The then 17-year-old, who was a rising star of ballet and contemporary dance, went to a hospital emergency room, the right side of her face paralysed and her jaw fused shut.
“I had an allergic reaction to a tablet I was given to stop vomiting,” Bayliss, now 28, told news.com.au.
“My body started filling with fluid, I was having multiple seizures and my organs began shutting down. I wound up in intensive care for four months, pretty much fighting for my life. I went into complete kidney failure so I was on dialysis.
“I developed a very rare blood infection that four-in-a-million people get apparently, and so I required plasma transfusions to try to fight that.”
The source of the blood disease couldn’t be traced and so, when she was stabilised and released from the ICU, she required a minimum of 12 bags of plasma each week for almost two years.
Bayliss, now an actor who stars in the hit Channel 9 drama Doctor Doctor, was eventually diagnosed with lupus, an incurable auto-immune disease.
“Everything fell apart,” she said.
She was in her final year at the National College of Dance in Newcastle and had just been accepted into the Washington Ballet Company in the US.
“I was getting ready to go when I got sick,” she said. “I lost everything in terms of dance.”
Once the lupus was diagnosed — it was some 18 months after she was admitted to hospital — treatment on managing the devastating symptoms began.
“I started to rehabilitate myself physically and I eventually got back to finish my diploma, then went to dance in America. I went to Mystic Ballet Company in Connecticut and did a pre-professional year there.
“I was pretty determined. I was very much in love with dance — it was my whole life. It’s all I ever knew. I think in a way, that’s what kept me going — I was determined to dance again. I refused to give up.”
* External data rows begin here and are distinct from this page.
### src/rtl/pipe_pkg.sv
// Shared constants and helpers for the elastic pipeline stage.
// Bundles stay flat vectors so any CTRL_W/DATA_W works.
package pipe_pkg;

    localparam int MAX_STAGES = 8;

    // Bubble control value, wide enough for any CTRL_W; cast down at use.
    localparam logic [63:0] CTRL_BUBBLE = '0;

    // Occupancy counts 0..2*stages (main + skid per slot).
    function automatic int cnt_width(input int stages);
        return $clog2(2 * stages + 1);
    endfunction

endpackage

### src/rtl/pipe_stage_elastic_if.sv
// Valid/ready bundle carrying one control word and one data word.
// A transfer happens on a rising edge where valid && ready; while valid=1
// and ready=0 the master holds valid, ctrl and data stable.
interface pipe_stage_elastic_if #(
    parameter int CTRL_W = 3,
    parameter int DATA_W = 69
);
    logic              valid;
    logic              ready;
    logic [CTRL_W-1:0] ctrl;
    logic [DATA_W-1:0] data;

    modport master (output valid, ctrl, data, input ready);
    modport slave  (input valid, ctrl, data, output ready);
endinterface

### src/rtl/pipe_skid_slot.sv
// One elastic slot: a main register feeding downstream plus a one-entry
// skid register, so in_ready depends only on local state.
module pipe_skid_slot
    import pipe_pkg::*;
#(
    parameter int CTRL_W = 3,
    parameter int DATA_W = 69
) (
    input  logic              clk,
    input  logic              rst,
    input  logic              flush,
    input  logic              in_valid,
    output logic              in_ready,
    input  logic [CTRL_W-1:0] in_ctrl,
    input  logic [DATA_W-1:0] in_data,
    output logic              out_valid,
    input  logic              out_ready,
    output logic [CTRL_W-1:0] out_ctrl,
    output logic [DATA_W-1:0] out_data,
    output logic [1:0]        count
);
    logic              main_valid;
    logic [CTRL_W-1:0] main_ctrl;
    logic [DATA_W-1:0] main_data;
    logic              skid_valid;
    logic [CTRL_W-1:0] skid_ctrl;
    logic [DATA_W-1:0] skid_data;

    logic accept;
    logic load_main;

    assign in_ready  = !skid_valid;
    assign accept    = in_valid && in_ready;
    // Main can take a new word when empty or when its word leaves this edge.
    assign load_main = !main_valid || out_ready;

    always_ff @(posedge clk or negedge rst) begin
        if (!rst) begin
            main_valid <= 1'b0;
            main_ctrl  <= '0;
            main_data  <= '0;
            skid_valid <= 1'b0;
            skid_ctrl  <= '0;
            skid_data  <= '0;
        end else if (flush) begin
            main_valid <= 1'b0;
            main_ctrl  <= CTRL_W'(CTRL_BUBBLE);
            skid_valid <= 1'b0;
            skid_ctrl  <= CTRL_W'(CTRL_BUBBLE);
        end else if (load_main) begin
            if (skid_valid) begin
                // in_ready was low, so no new word can collide with this move.
                main_valid <= 1'b1;
                main_ctrl  <= skid_ctrl;
                main_data  <= skid_data;
                skid_valid <= 1'b0;
                skid_ctrl  <= CTRL_W'(CTRL_BUBBLE);
            end else if (accept) begin
                main_valid <= 1'b1;
                main_ctrl  <= in_ctrl;
                main_data  <= in_data;
            end else begin
                main_valid <= 1'b0;
                main_ctrl  <= CTRL_W'(CTRL_BUBBLE);
            end
        end else if (accept) begin
            skid_valid <= 1'b1;
            skid_ctrl  <= in_ctrl;
            skid_data  <= in_data;
        end
    end

    assign out_valid = main_valid;
    assign out_ctrl  = main_ctrl;
    assign out_data  = main_data;
    assign count     = {1'b0, main_valid} + {1'b0, skid_valid};

endmodule

### src/rtl/pipe_stage_elastic.sv
// Elastic pipeline register: STAGES chained skid slots (legal 1..8) with
// synchronous flush and an occupancy count of valid entries.
module pipe_stage_elastic
    import pipe_pkg::*;
#(
    parameter int CTRL_W = 3,
    parameter int DATA_W = 69,
    parameter int STAGES = 1,
    parameter int CNT_W  = cnt_width(STAGES)
) (
    input  logic                 clk,
    input  logic                 rst,
    pipe_stage_elastic_if.slave  in_bus,
    pipe_stage_elastic_if.master out_bus,
    input  logic                 flush,
    output logic [CNT_W-1:0]     occupancy
);
    logic              chain_valid [STAGES+1];
    logic              chain_ready [STAGES+1];
    logic [CTRL_W-1:0] chain_ctrl  [STAGES+1];
    logic [DATA_W-1:0] chain_data  [STAGES+1];
    logic [1:0]        slot_count  [STAGES];
    logic [CNT_W-1:0]  occ_sum;

    assign chain_valid[0]      = in_bus.valid;
    assign chain_ctrl[0]       = in_bus.ctrl;
    assign chain_data[0]       = in_bus.data;
    assign in_bus.ready        = chain_ready[0];
    assign out_bus.valid       = chain_valid[STAGES];
    assign out_bus.ctrl        = chain_ctrl[STAGES];
    assign out_bus.data        = chain_data[STAGES];
    assign chain_ready[STAGES] = out_bus.ready;

    for (genvar k = 0; k < STAGES; k++) begin : g_slot
        pipe_skid_slot #(
            .CTRL_W (CTRL_W),
            .DATA_W (DATA_W)
        ) u_slot (
            .clk       (clk),
            .rst       (rst),
            .flush     (flush),
            .in_valid  (chain_valid[k]),
            .in_ready  (chain_ready[k]),
            .in_ctrl   (chain_ctrl[k]),
            .in_data   (chain_data[k]),
            .out_valid (chain_valid[k+1]),
            .out_ready (chain_ready[k+1]),
            .out_ctrl  (chain_ctrl[k+1]),
            .out_data  (chain_data[k+1]),
            .count     (slot_count[k])
        );
    end

    always_comb begin
        occ_sum = '0;
        for (int k = 0; k < STAGES; k++) begin
            occ_sum = occ_sum + CNT_W'(slot_count[k]);
        end
    end

    assign occupancy = occ_sum;

endmodule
This week is International Plasma Awareness Week.
The Australian Red Cross Blood Service said demand for plasma products had skyrocketed over the past decade.
“Plasma and plasma products can be the last line of defence in the treatment of many serious medical conditions like cancer, bleeding disorders, immune and neurological conditions, and burns,” the organisation’s spokeswoman Nicky Breen said.
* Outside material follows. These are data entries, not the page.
### src/rtl/unified_mem_arbiter_if.sv
// Stage-side request/response signals and memory-macro signals shared by the
// unified memory arbiter; the arbiter binds the slave modport.
`timescale 1ns/1ps
interface unified_mem_arbiter_if #(
  parameter int ADDR_W = 32,
  parameter int DATA_W = 32
);
  logic              if_req;
  logic [ADDR_W-1:0] if_addr;
  logic              if_gnt;
  logic [DATA_W-1:0] if_rdata;
  logic              if_valid;

  logic              d_req;
  logic              d_we;
  logic [ADDR_W-1:0] d_addr;
  logic [DATA_W-1:0] d_wdata;
  logic              d_gnt;
  logic [DATA_W-1:0] d_rdata;
  logic              d_valid;

  logic              mem_en;
  logic              mem_we;
  logic [ADDR_W-1:0] mem_addr;
  logic [DATA_W-1:0] mem_wdata;
  logic [DATA_W-1:0] mem_rdata;

  logic              stall_if;
  logic              stall_pipe;

  modport slave (
    input  if_req, if_addr, d_req, d_we, d_addr, d_wdata, mem_rdata,
    output if_gnt, if_rdata, if_valid, d_gnt, d_rdata, d_valid,
           mem_en, mem_we, mem_addr, mem_wdata, stall_if, stall_pipe
  );

  modport master (
    output if_req, if_addr, d_req, d_we, d_addr, d_wdata, mem_rdata,
    input  if_gnt, if_rdata, if_valid, d_gnt, d_rdata, d_valid,
           mem_en, mem_we, mem_addr, mem_wdata, stall_if, stall_pipe
  );
endinterface

### src/rtl/unified_mem_arbiter.sv
// Arbitrates fetch (I) and memory-stage (D) accesses onto one fixed-latency
// single-port memory, returns registered read data and drives pipeline stalls.
`timescale 1ns/1ps
module unified_mem_arbiter #(
  parameter int ADDR_W     = 32,
  parameter int DATA_W     = 32,
  parameter int MEM_LAT    = 2,
  parameter int STARVE_MAX = 4
) (
  input  logic                  clk,
  input  logic                  rst,
  unified_mem_arbiter_if.slave  bus
);
  localparam int CNT_W = (MEM_LAT > 1) ? $clog2(MEM_LAT) : 1;
  localparam int STV_W = (STARVE_MAX > 0) ? $clog2(STARVE_MAX + 1) : 1;
  localparam logic [CNT_W-1:0] LAT_LAST = CNT_W'(MEM_LAT - 1);
  localparam logic [STV_W-1:0] STV_LIM  = STV_W'(STARVE_MAX);

  typedef enum logic [1:0] {IDLE, BUSY_I, BUSY_D} state_e;
  typedef enum logic [1:0] {WIN_NONE, WIN_I, WIN_D} win_e;

  state_e            state_q, state_d;
  logic [CNT_W-1:0]  lat_cnt_q, lat_cnt_d;
  logic [STV_W-1:0]  starve_q, starve_d;
  logic              owner_we_q, owner_we_d;
  logic [DATA_W-1:0] if_rdata_q, if_rdata_d;
  logic [DATA_W-1:0] d_rdata_q, d_rdata_d;
  logic              if_valid_q, if_valid_d;
  logic              d_valid_q, d_valid_d;
  win_e              win;

  // Grants are combinational, so they are also gated by reset to keep every
  // grant and memory strobe low while rst is held.
  always_comb begin
    win = WIN_NONE;
    if (rst && state_q == IDLE) begin
      if (bus.d_req && !(bus.if_req && starve_q == STV_LIM)) begin
        win = WIN_D;
      end else if (bus.if_req) begin
        win = WIN_I;
      end
    end
  end

  // NOTE: every signal gets a default before the case so no path leaves it unassigned (no latches).
  always_comb begin
    state_d    = state_q;
    lat_cnt_d  = lat_cnt_q;
    starve_d   = starve_q;
    owner_we_d = owner_we_q;
    if_rdata_d = if_rdata_q;
    d_rdata_d  = d_rdata_q;
    if_valid_d = 1'b0;
    d_valid_d  = 1'b0;
    unique case (state_q)
      IDLE: begin
        unique case (win)
          WIN_I: begin
            state_d    = BUSY_I;
            lat_cnt_d  = '0;
            starve_d   = '0;
            owner_we_d = 1'b0;
          end
          WIN_D: begin
            state_d    = BUSY_D;
            lat_cnt_d  = '0;
            owner_we_d = bus.d_we;
            if (bus.if_req && starve_q != STV_LIM) starve_d = starve_q + STV_W'(1);
          end
          default: ;
        endcase
        if (!bus.if_req) starve_d = '0;
      end
      BUSY_I, BUSY_D: begin
        lat_cnt_d = lat_cnt_q + CNT_W'(1);
        if (lat_cnt_q == LAT_LAST) begin
          state_d = IDLE;
          if (state_q == BUSY_I) begin
            if_rdata_d = bus.mem_rdata;
            if_valid_d = 1'b1;
          end else begin
            if (!owner_we_q) d_rdata_d = bus.mem_rdata;
            d_valid_d = 1'b1;
          end
        end
      end
      default: state_d = IDLE;
    endcase
  end

  // NOTE: sequential state uses non-blocking assignments so all registers update together at the edge.
  always_ff @(posedge clk or negedge rst) begin
    if (!rst) begin
      state_q    <= IDLE;
      lat_cnt_q  <= '0;
      starve_q   <= '0;
      owner_we_q <= 1'b0;
      if_rdata_q <= '0;
      d_rdata_q  <= '0;
      if_valid_q <= 1'b0;
      d_valid_q  <= 1'b0;
    end else begin
      state_q    <= state_d;
      lat_cnt_q  <= lat_cnt_d;
      starve_q   <= starve_d;
      owner_we_q <= owner_we_d;
      if_rdata_q <= if_rdata_d;
      d_rdata_q  <= d_rdata_d;
      if_valid_q <= if_valid_d;
      d_valid_q  <= d_valid_d;
    end
  end

  // Memory request is steered from the winner during the grant cycle only.
  always_comb begin
    bus.if_gnt    = (win == WIN_I);
    bus.d_gnt     = (win == WIN_D);
    bus.mem_en    = (win != WIN_NONE);
    bus.mem_we    = 1'b0;
    bus.mem_addr  = '0;
    bus.mem_wdata = '0;
    unique case (win)
      WIN_I: bus.mem_addr = bus.if_addr;
      WIN_D: begin
        bus.mem_we    = bus.d_we;
        bus.mem_addr  = bus.d_addr;
        bus.mem_wdata = bus.d_wdata;
      end
      default: ;
    endcase
  end

  assign bus.if_rdata   = if_rdata_q;
  assign bus.if_valid   = if_valid_q;
  assign bus.d_rdata    = d_rdata_q;
  assign bus.d_valid    = d_valid_q;
  assign bus.stall_if   = bus.if_req & ~if_valid_q;
  assign bus.stall_pipe = bus.d_req & ~d_valid_q;
endmodule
“Plasma makes up the majority of our blood and is full of important proteins and nutrients that protect us against invaders and help our blood to clot.”
Despite that, many people don’t know what plasma is and how critical it is to those Australians who rely on it.
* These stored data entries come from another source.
**config.mk**
```make
export PLATFORM = sky130hd
export DESIGN_NAME = seq_player_flat
export DESIGN_NICKNAME = d
export VERILOG_FILES = /design/src/rtl/genius_pkg.sv /design/src/rtl/seq_player_if.sv /design/src/rtl/seq_player_tick_timer.sv /design/src/rtl/seq_player.sv /design/src/flat_wrapper.sv
export SDC_FILE = /design/constraint.sdc
export NUM_CORES = 1
export LEC_CHECK = 0
export ABC_AREA = 1
export CORE_MARGIN = 2
export CORE_UTILIZATION = 59
export CTS_BUF_LIST = sky130_fd_sc_hd__clkbuf_8
export CTS_CLUSTER_SIZE = 16
export DETAILED_ROUTE_END_ITERATION = 16
export PLACE_DENSITY = 0.84
export SLEW_MARGIN = 40
export SYNTH_ARGS = -nofsm -noshare
export SYNTH_HDL_FRONTEND = slang
export SYNTH_SLANG_ARGS = --single-unit
```
**constraint.sdc**
```tcl
create_clock -name CLOCK_50 -period 2.9 [get_ports CLOCK_50]
set_input_delay 0.58 -clock CLOCK_50 [delete_from_list [all_inputs] [get_ports CLOCK_50]]
set_output_delay 0.58 -clock CLOCK_50 [all_outputs]
set_load 0.02 [all_outputs]
```
**src/rtl/genius_pkg.sv**
```systemverilog
// Shared types and helpers for the Genius game datapath: game-wide constants,
// the sequence-player state encoding and the colour-symbol decoder.
package genius_pkg;

  localparam int unsigned SYM_W    = 2;
  localparam int unsigned N_ROUNDS = 16;

  typedef enum logic [2:0] {
    ST_IDLE,
    ST_ADDR,
    ST_DATA,
    ST_ON,
    ST_OFF,
    ST_DONE
  } player_state_t;

  // Colour symbol to one-hot LED pattern; also used by the user-entry comparator.
  function automatic logic [2**SYM_W-1:0] sym2onehot(input logic [SYM_W-1:0] sym);
    logic [2**SYM_W-1:0] oh;
    oh      = '0;
    oh[sym] = 1'b1;
    return oh;
  endfunction

endpackage

```
**src/rtl/seq_player_if.sv**
```systemverilog
// Bundle between the sequence player, the game controller (start/level,
// busy/end_FPGA), the sequence RAM (seq_addr/seq_data) and the LED outputs.
interface seq_player_if #(
  parameter int unsigned N_ROUNDS = 16,
  parameter int unsigned SYM_W    = 2
);

  localparam int unsigned ADDR_W = $clog2(N_ROUNDS);
  localparam int unsigned LVL_W  = ADDR_W + 1;

  logic                  start;
  logic [LVL_W-1:0]      level;
  logic [ADDR_W-1:0]     seq_addr;
  logic [SYM_W-1:0]      seq_data;
  logic [2**SYM_W-1:0]   leds;
  logic                  busy;
  logic                  end_FPGA;

  // Controller/RAM side.
  modport master (
    output start, level, seq_data,
    input  seq_addr, leds, busy, end_FPGA
  );

  // Player side.
  modport slave (
    input  start, level, seq_data,
    output seq_addr, leds, busy, end_FPGA
  );

endinterface

```
**src/rtl/seq_player_tick_timer.sv**
```systemverilog
// Loadable down-counter. A load of N raises done on the Nth cycle after the
// load edge, so an action taken at the next edge follows exactly N cycles.
module tick_timer #(
  parameter int unsigned W = 8
) (
  input  logic         clk,
  input  logic         reset,
  input  logic         load,
  input  logic [W-1:0] value,
  output logic         done
);

  logic [W-1:0] count;

  // Load wins over counting; count rests at zero once expired.
  always_ff @(posedge clk) begin
    if (!reset) begin
      count <= '0;
    end else if (load) begin
      count <= value;
    end else if (count != '0) begin
      count <= count - W'(1);
    end
  end

  assign done = (count == W'(1));

endmodule

```
**src/rtl/seq_player.sv**
```systemverilog
// Genius sequence player: on start, reads lvl symbols from the sequence RAM
// and shows each on the LEDs for ON_CYCLES followed by an OFF_CYCLES dark gap,
// then pulses end_FPGA for one cycle.
module seq_player #(
  parameter int unsigned N_ROUNDS   = genius_pkg::N_ROUNDS,
  parameter int unsigned SYM_W      = genius_pkg::SYM_W,
  parameter int unsigned ON_CYCLES  = 25_000_000,
  parameter int unsigned OFF_CYCLES = 12_500_000
) (
  input logic          CLOCK_50,
  input logic          reset,
  seq_player_if.slave  bus
);

  import genius_pkg::*;

  localparam int unsigned ADDR_W  = $clog2(N_ROUNDS);
  localparam int unsigned LVL_W   = ADDR_W + 1;
  localparam int unsigned MAX_CYC = (ON_CYCLES > OFF_CYCLES) ? ON_CYCLES : OFF_CYCLES;
  localparam int unsigned TW      = $clog2(MAX_CYC + 1);

  localparam logic [TW-1:0]    ON_TV  = TW'(ON_CYCLES);
  localparam logic [TW-1:0]    OFF_TV = TW'(OFF_CYCLES);
  localparam logic [LVL_W-1:0] LVL_MAX = LVL_W'(N_ROUNDS);

  player_state_t     state, state_next;
  logic [LVL_W-1:0]  lvl;
  logic [LVL_W-1:0]  level_clamped;
  logic [ADDR_W-1:0] idx;
  logic              last_sym;

  logic              capture;
  logic              addr_first;
  logic              addr_next;
  logic              leds_set;
  logic              leds_clear;
  logic              tmr_load;
  logic [TW-1:0]     tmr_value;
  logic              tmr_done;

  assign level_clamped = (bus.level > LVL_MAX) ? LVL_MAX : bus.level;
  assign last_sym      = ({1'b0, idx} == (lvl - LVL_W'(1)));

  tick_timer #(
    .W (TW)
  ) u_timer (
    .clk   (CLOCK_50),
    .reset (reset),
    .load  (tmr_load),
    .value (tmr_value),
    .done  (tmr_done)
  );

  // State register.
  always_ff @(posedge CLOCK_50) begin
    if (!reset) begin
      state <= ST_IDLE;
    end else begin
      state <= state_next;
    end
  end

  // Next-state and datapath control strobes.
  always_comb begin
    state_next = state;
    capture    = 1'b0;
    addr_first = 1'b0;
    addr_next  = 1'b0;
    leds_set   = 1'b0;
    leds_clear = 1'b0;
    tmr_load   = 1'b0;
    tmr_value  = '0;
    unique case (state)
      ST_IDLE: begin
        if (bus.start) begin
          capture = 1'b1;
          if (level_clamped == '0) begin
            state_next = ST_DONE;
          end else begin
            addr_first = 1'b1;
            state_next = ST_ADDR;
          end
        end
      end
      ST_ADDR: begin
        state_next = ST_DATA;
      end
      ST_DATA: begin
        leds_set   = 1'b1;
        tmr_load   = 1'b1;
        tmr_value  = ON_TV;
        state_next = ST_ON;
      end
      ST_ON: begin
        if (tmr_done) begin
          leds_clear = 1'b1;
          tmr_load   = 1'b1;
          tmr_value  = OFF_TV;
          state_next = ST_OFF;
        end
      end
      ST_OFF: begin
        if (tmr_done) begin
          if (last_sym) begin
            state_next = ST_DONE;
          end else begin
            addr_next  = 1'b1;
            state_next = ST_ADDR;
          end
        end
      end
      ST_DONE: begin
        state_next = ST_IDLE;
      end
      default: begin
        state_next = ST_IDLE;
      end
    endcase
  end

  // Level capture, symbol index, RAM address and LED register. The address is
  // loaded on entry to ADDR so the RAM samples it at the ADDR->DATA edge and
  // its data is ready to be decoded at the DATA->ON edge.
  always_ff @(posedge CLOCK_50) begin
    if (!reset) begin
      lvl          <= '0;
      idx          <= '0;
      bus.seq_addr <= '0;
      bus.leds     <= '0;
    end else begin
      if (capture) begin
        lvl <= level_clamped;
      end
      if (addr_first) begin
        idx          <= '0;
        bus.seq_addr <= '0;
      end else if (addr_next) begin
        idx          <= idx + ADDR_W'(1);
        bus.seq_addr <= idx + ADDR_W'(1);
      end
      if (leds_set) begin
        bus.leds <= sym2onehot(bus.seq_data);
      end else if (leds_clear) begin
        bus.leds <= '0;
      end
    end
  end

  assign bus.busy     = (state != ST_IDLE);
  assign bus.end_FPGA = (state == ST_DONE);

endmodule
```
**src/flat_wrapper.sv**
```systemverilog
// flat-port wrapper written by rule: the top's interface ports become plain ports
module seq_player_flat import genius_pkg::*;
#(
  parameter int unsigned N_ROUNDS   = genius_pkg::N_ROUNDS,
  parameter int unsigned SYM_W      = genius_pkg::SYM_W,
  parameter int unsigned ON_CYCLES  = 25_000_000,
  parameter int unsigned OFF_CYCLES = 12_500_000
)
  (CLOCK_50, reset, bus_start, bus_level, bus_seq_data, bus_seq_addr, bus_leds, bus_busy, bus_end_FPGA);
  seq_player_if #(.N_ROUNDS(N_ROUNDS), .SYM_W(SYM_W)) bus_i ();
  input logic CLOCK_50;
  input logic reset;
  input wire logic [$bits(bus_i.start)-1:0] bus_start;
  input wire logic [$bits(bus_i.level)-1:0] bus_level;
  input wire logic [$bits(bus_i.seq_data)-1:0] bus_seq_data;
  output wire logic [$bits(bus_i.seq_addr)-1:0] bus_seq_addr;
  output wire logic [$bits(bus_i.leds)-1:0] bus_leds;
  output wire logic [$bits(bus_i.busy)-1:0] bus_busy;
  output wire logic [$bits(bus_i.end_FPGA)-1:0] bus_end_FPGA;
  assign bus_i.start = bus_start;
  assign bus_i.level = bus_level;
  assign bus_i.seq_data = bus_seq_data;
  assign bus_seq_addr = bus_i.seq_addr;
  assign bus_leds = bus_i.leds;
  assign bus_busy = bus_i.busy;
  assign bus_end_FPGA = bus_i.end_FPGA;
  seq_player #(.N_ROUNDS(N_ROUNDS), .SYM_W(SYM_W), .ON_CYCLES(ON_CYCLES), .OFF_CYCLES(OFF_CYCLES)) u_core (.CLOCK_50(CLOCK_50), .reset(reset), .bus(bus_i));
endmodule
```
==> key figures <==
Logic synthesis
  – Post-Syn Area per Cell: 6.575 sq um
  – Number of enable flip-flop cells after synthesis: 0
  – Part of the Yosys area used for sequential elements: 0.3251
  – Proportion of register bits with asynchronous set or reset after synthesis: 0
  – Number of distinct library cell variants in the gate-level netlist after synthesis: 31
  – Prevailing post-synth register cell: dfxtp_1
  – Count of yosys warnings during synthesis: 0
  – Netlist area before placement: 2525 sq um
  – Number of cells produced by synthesis: 384
  – Post-synthesis register bit count: 41
  – Synth Net Count: 399

Global routing
  – Remaining Overflow, GRT: 0
  – Vias in the first global route: 2241
  – Largest net degree at the start of global routing: 19
  – Global-route wire length before repair: 9.963 mm
  – Number of antenna violations at the first check in global routing: 0
  – Total global-route track usage: 0.2550

CTS
  – CTS HTree Levels: 2
  – Number of post-CTS setup repair buffers: 0
  – Number of hold buffers added after CTS: 0
  – Clock Tree Buf Depth: 2
  – CTS tree: yes
  – Latest clock arrival within the worst-skew pair: 300 ps
  – Clock transition time at the flip-flop clock pins of the worst setup and hold paths: 80 ps
  – Clock tree root driver cell: clkbuf_8
  – Number of sinks on the clock net: 41
  – Clock buffer count from CTS: 5
  – Number of gates given a new drive strength after cts: 0

Timing
  – Final number of max-transition violations: 0
  – Endpoints failing hold: 0
  – Unrepaired setup endpoints after global routing: no
  – Number of setup violations in the final report: 0
  – Relative slew margins: 0.5353
  – Period Utilization, post-route: 0.7764
  – Maximum achievable frequency: 444.1 MHz
  – Fin crit period: 2252 ps
  – Final TNS setup: 0 ps
  – Transition at the pin with the smallest max-transition slack: 696.3 ps
  – Final Skew: 5.467 ps

Floorplan
  – Number of placed I/O pins: 20
  – Initial cell density of the core: 0.6223
  – Standard cell core area: 4058 sq um
  – Die span in x: 69.42 um
  – Height of the die: 69.42 um
  – Number of placement rows: 23
  – Total Die Area: 4819 sq um

Min path
  – Worst min-delay path class: reg2reg

Final layout
  – Area added between synthesis and finish: 12.78%
  – Most common cell after layout, fill and taps aside: nand2_1
  – Final Instance Area: 2848 sq um
  – Commonest cells after routing, fill and taps aside: nand2_1, nor2_1, inv_1
  – Diodes inserted: 0
  – Share of layout cells above drive strength 1: 0.1010
  – Nets: 420

Setup path
  – CP max FO: 5
  – Endpoint kind of the worst setup timing path: output port
  – Data arrival at the endpoint of the critical path: 1670 ps
  – Kind of launch point of the worst setup path: flop
  – Worst Path Required: 2320 ps
  – Worst Path Class, Setup: reg2out

Placed design
  – Final HPWL DP: 4.410 mm
  – Port Buffer Count: 19
  – Post-DP Area: 2746 sq um
  – Final weighted congestion of routability-driven global placement: 0.9335

Route
  – Overall via count from detail_route: 2482
  – Per-cell via count in the routed design: 5.443
  – Avg WL per Cell: 12.91 um
  – Remaining design rule violation count: 0
  – Antenna-violating nets left: 0
  – Number of iterations in the first detailed-routing pass: 5
  – Final wirelength: 5.887 mm
  – Drt initial violations: 251

Power and ir drop
  – Worst ir drop on vdd: 0.7091 mV
  – Leak Pwr: 1.275 nW
  – Power per cell area: 1145 nW/um^2

Run
  – Number of max-capacitance violations reported: 0

Outcome
  – Result of the run: complete, no violations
Bayliss said she “wouldn’t be here today” without plasma transfusions and thanked everyone who donates.
“I was thinking about it the other day — if I’d turned up one week and they didn’t have the plasma donations for my blood type, I don’t know what would’ve happened. That was my medicine. I needed that,” Bayliss said.
“I am so incredibly thankful to blood and plasma donors. I encourage everyone who’s able to get out and donate.”
Simply put, blood has red and white cells, and everything else is plasma, which is yellow. Healthy and eligible people can donate it every two weeks compared with the 12-week time frame between regular blood donations.
“Plasma has proteins and nutrients that can cure and treat a number of diseases and illnesses,” Bayliss said. “It’s so important. Please, if you can, roll up your sleeves and donate the yellow stuff.”